■ Exercise: Your job is to report every line of the entries that has "register".

Dataset entries
- Opening Delimiter -
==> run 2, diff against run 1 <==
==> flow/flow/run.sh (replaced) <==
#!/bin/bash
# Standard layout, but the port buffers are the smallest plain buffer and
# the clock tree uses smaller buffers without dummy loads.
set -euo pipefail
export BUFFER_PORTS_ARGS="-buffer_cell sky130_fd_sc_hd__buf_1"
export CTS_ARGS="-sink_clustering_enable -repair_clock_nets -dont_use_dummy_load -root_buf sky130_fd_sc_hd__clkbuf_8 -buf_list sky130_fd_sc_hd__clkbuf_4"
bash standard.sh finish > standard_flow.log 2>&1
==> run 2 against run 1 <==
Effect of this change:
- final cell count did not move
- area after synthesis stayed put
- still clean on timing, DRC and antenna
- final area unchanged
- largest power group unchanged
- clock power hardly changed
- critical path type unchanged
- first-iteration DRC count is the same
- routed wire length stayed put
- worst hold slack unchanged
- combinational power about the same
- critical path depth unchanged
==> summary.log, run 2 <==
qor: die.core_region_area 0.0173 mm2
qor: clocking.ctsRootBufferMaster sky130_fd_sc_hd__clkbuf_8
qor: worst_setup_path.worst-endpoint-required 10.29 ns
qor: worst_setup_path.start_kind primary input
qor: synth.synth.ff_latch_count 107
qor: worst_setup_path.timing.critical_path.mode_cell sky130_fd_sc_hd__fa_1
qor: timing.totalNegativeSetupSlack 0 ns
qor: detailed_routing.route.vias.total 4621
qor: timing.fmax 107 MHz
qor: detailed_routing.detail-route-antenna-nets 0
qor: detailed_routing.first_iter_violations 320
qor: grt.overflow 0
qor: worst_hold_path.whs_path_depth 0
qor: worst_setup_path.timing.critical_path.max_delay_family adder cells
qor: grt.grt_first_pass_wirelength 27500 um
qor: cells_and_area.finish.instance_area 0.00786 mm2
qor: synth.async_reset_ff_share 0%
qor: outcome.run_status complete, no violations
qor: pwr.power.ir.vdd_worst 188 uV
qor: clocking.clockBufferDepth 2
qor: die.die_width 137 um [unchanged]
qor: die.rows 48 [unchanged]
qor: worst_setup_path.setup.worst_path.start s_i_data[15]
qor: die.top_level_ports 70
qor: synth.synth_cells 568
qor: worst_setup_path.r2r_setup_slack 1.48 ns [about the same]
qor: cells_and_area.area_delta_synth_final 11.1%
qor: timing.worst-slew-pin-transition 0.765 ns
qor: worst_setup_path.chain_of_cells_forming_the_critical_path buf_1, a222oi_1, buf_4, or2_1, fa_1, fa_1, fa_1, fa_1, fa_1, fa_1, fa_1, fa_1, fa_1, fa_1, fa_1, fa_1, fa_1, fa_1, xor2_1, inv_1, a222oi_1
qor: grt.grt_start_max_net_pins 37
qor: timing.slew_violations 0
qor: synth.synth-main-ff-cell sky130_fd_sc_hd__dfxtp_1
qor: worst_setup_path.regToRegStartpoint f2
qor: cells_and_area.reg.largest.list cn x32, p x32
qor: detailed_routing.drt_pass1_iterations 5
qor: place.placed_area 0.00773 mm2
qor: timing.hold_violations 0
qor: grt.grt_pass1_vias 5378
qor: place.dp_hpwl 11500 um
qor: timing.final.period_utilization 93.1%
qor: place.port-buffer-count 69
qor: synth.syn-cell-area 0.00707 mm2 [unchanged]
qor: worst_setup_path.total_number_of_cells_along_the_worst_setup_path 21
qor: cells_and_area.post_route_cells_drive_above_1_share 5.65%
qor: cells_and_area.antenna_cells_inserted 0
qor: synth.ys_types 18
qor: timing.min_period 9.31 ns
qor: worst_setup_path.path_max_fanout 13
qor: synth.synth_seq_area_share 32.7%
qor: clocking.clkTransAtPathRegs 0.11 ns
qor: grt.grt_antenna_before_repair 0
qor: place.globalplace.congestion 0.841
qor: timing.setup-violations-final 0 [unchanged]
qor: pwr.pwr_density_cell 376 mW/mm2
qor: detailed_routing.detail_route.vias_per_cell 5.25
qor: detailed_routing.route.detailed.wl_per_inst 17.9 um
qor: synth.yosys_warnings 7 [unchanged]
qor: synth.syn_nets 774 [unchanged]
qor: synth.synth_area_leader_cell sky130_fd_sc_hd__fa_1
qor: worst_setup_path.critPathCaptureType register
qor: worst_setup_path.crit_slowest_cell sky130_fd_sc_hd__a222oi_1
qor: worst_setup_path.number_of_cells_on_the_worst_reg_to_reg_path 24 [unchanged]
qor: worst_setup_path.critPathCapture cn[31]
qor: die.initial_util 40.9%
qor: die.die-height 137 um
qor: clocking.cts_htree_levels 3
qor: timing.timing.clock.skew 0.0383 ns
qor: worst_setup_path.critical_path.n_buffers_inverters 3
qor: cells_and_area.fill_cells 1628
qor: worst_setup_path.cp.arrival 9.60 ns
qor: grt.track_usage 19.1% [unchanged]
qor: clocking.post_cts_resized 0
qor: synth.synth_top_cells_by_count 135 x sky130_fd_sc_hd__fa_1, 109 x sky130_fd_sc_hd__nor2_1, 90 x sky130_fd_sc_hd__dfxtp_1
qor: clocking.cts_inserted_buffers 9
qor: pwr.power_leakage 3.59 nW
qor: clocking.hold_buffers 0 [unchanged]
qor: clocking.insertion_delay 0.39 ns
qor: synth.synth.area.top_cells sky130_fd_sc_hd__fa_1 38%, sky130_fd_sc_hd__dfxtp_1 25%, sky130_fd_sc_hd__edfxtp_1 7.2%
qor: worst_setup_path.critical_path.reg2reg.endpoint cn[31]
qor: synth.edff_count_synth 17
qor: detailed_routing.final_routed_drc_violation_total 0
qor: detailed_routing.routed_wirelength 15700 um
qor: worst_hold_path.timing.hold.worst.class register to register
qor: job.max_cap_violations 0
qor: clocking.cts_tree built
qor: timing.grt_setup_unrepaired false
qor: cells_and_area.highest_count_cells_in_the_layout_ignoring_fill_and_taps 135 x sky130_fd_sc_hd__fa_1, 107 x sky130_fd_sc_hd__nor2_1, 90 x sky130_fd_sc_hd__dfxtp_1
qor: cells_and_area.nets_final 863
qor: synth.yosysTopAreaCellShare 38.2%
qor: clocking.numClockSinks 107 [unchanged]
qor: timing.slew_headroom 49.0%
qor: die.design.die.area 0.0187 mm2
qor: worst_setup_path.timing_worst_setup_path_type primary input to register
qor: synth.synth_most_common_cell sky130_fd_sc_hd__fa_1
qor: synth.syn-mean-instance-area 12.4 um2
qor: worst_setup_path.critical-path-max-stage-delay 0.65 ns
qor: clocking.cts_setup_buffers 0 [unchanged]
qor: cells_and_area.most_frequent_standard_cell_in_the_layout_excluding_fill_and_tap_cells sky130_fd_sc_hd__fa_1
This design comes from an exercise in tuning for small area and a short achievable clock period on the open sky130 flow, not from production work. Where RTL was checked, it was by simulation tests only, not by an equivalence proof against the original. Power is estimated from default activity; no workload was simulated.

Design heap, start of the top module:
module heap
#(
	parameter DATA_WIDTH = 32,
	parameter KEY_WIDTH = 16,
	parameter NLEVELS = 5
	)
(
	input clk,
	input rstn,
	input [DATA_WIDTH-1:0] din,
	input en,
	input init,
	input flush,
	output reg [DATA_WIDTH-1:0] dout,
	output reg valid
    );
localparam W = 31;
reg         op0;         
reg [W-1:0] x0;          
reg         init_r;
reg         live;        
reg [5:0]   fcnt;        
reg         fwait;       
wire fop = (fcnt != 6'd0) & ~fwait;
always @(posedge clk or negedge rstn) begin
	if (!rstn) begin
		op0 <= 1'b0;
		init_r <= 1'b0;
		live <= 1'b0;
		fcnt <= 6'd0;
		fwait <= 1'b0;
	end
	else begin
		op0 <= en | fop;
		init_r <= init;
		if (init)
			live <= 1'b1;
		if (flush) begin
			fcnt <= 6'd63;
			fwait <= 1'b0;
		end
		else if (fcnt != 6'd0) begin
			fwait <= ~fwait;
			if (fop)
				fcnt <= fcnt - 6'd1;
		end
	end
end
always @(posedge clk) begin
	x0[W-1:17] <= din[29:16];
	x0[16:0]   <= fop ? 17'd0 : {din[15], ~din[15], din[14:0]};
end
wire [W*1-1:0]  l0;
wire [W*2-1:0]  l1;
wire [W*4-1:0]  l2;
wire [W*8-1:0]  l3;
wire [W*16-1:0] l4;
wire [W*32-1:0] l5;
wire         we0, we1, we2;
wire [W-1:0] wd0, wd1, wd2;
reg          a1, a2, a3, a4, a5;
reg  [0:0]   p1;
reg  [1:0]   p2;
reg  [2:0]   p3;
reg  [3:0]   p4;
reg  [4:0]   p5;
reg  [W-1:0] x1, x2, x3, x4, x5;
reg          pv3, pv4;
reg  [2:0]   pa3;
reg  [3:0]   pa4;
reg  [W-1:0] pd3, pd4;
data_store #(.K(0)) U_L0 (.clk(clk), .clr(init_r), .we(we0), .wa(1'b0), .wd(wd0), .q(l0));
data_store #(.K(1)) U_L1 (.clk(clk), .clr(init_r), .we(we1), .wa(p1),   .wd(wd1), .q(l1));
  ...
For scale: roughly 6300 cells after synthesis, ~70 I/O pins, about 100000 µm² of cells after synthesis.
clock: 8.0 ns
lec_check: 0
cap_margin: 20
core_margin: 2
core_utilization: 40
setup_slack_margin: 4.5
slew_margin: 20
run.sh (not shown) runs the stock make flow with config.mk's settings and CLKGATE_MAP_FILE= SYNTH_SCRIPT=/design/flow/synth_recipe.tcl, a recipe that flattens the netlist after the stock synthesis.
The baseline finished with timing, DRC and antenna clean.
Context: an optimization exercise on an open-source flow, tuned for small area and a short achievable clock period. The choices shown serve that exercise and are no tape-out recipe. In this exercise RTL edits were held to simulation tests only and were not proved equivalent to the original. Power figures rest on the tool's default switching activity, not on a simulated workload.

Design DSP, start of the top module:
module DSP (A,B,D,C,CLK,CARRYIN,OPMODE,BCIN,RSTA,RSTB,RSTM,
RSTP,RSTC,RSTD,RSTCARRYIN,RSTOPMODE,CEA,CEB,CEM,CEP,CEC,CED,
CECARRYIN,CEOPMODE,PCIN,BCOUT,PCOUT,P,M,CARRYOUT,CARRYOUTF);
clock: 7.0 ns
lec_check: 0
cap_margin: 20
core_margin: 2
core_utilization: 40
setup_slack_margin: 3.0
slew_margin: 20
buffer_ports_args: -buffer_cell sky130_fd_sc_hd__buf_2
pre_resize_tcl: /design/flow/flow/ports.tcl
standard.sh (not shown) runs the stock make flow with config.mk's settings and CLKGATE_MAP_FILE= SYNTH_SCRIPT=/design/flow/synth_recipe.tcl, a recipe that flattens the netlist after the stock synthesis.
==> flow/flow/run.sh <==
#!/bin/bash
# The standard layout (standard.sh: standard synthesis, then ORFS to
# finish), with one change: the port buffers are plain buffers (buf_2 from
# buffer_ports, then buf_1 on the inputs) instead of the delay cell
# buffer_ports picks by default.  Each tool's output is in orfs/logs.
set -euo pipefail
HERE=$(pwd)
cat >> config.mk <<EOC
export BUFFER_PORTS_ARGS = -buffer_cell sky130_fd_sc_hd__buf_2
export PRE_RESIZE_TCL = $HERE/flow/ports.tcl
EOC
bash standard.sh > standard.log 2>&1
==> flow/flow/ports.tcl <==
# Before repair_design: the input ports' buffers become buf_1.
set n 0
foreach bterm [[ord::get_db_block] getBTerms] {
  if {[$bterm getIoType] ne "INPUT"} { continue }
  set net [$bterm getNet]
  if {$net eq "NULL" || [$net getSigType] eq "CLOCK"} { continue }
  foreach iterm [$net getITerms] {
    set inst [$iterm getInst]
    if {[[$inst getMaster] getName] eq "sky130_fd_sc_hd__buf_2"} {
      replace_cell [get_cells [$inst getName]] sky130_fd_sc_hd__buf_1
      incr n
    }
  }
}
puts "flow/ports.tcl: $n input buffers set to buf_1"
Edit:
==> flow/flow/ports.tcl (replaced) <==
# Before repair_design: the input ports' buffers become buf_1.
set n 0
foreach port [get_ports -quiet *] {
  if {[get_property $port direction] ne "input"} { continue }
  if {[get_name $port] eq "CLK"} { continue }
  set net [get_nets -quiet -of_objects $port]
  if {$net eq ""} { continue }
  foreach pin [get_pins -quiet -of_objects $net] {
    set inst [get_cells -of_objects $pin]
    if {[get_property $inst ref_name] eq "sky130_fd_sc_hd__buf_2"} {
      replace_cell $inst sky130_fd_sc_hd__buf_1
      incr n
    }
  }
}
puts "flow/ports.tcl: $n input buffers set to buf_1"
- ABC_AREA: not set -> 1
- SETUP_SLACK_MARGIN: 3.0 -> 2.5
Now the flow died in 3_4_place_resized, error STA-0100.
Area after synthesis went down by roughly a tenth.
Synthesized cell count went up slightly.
- Closing Delimiter -
■ Response:
qor: worst_setup_path.critPathCaptureType register
qor: worst_hold_path.timing.hold.worst.class register to register
qor: worst_setup_path.timing_worst_setup_path_type primary input to register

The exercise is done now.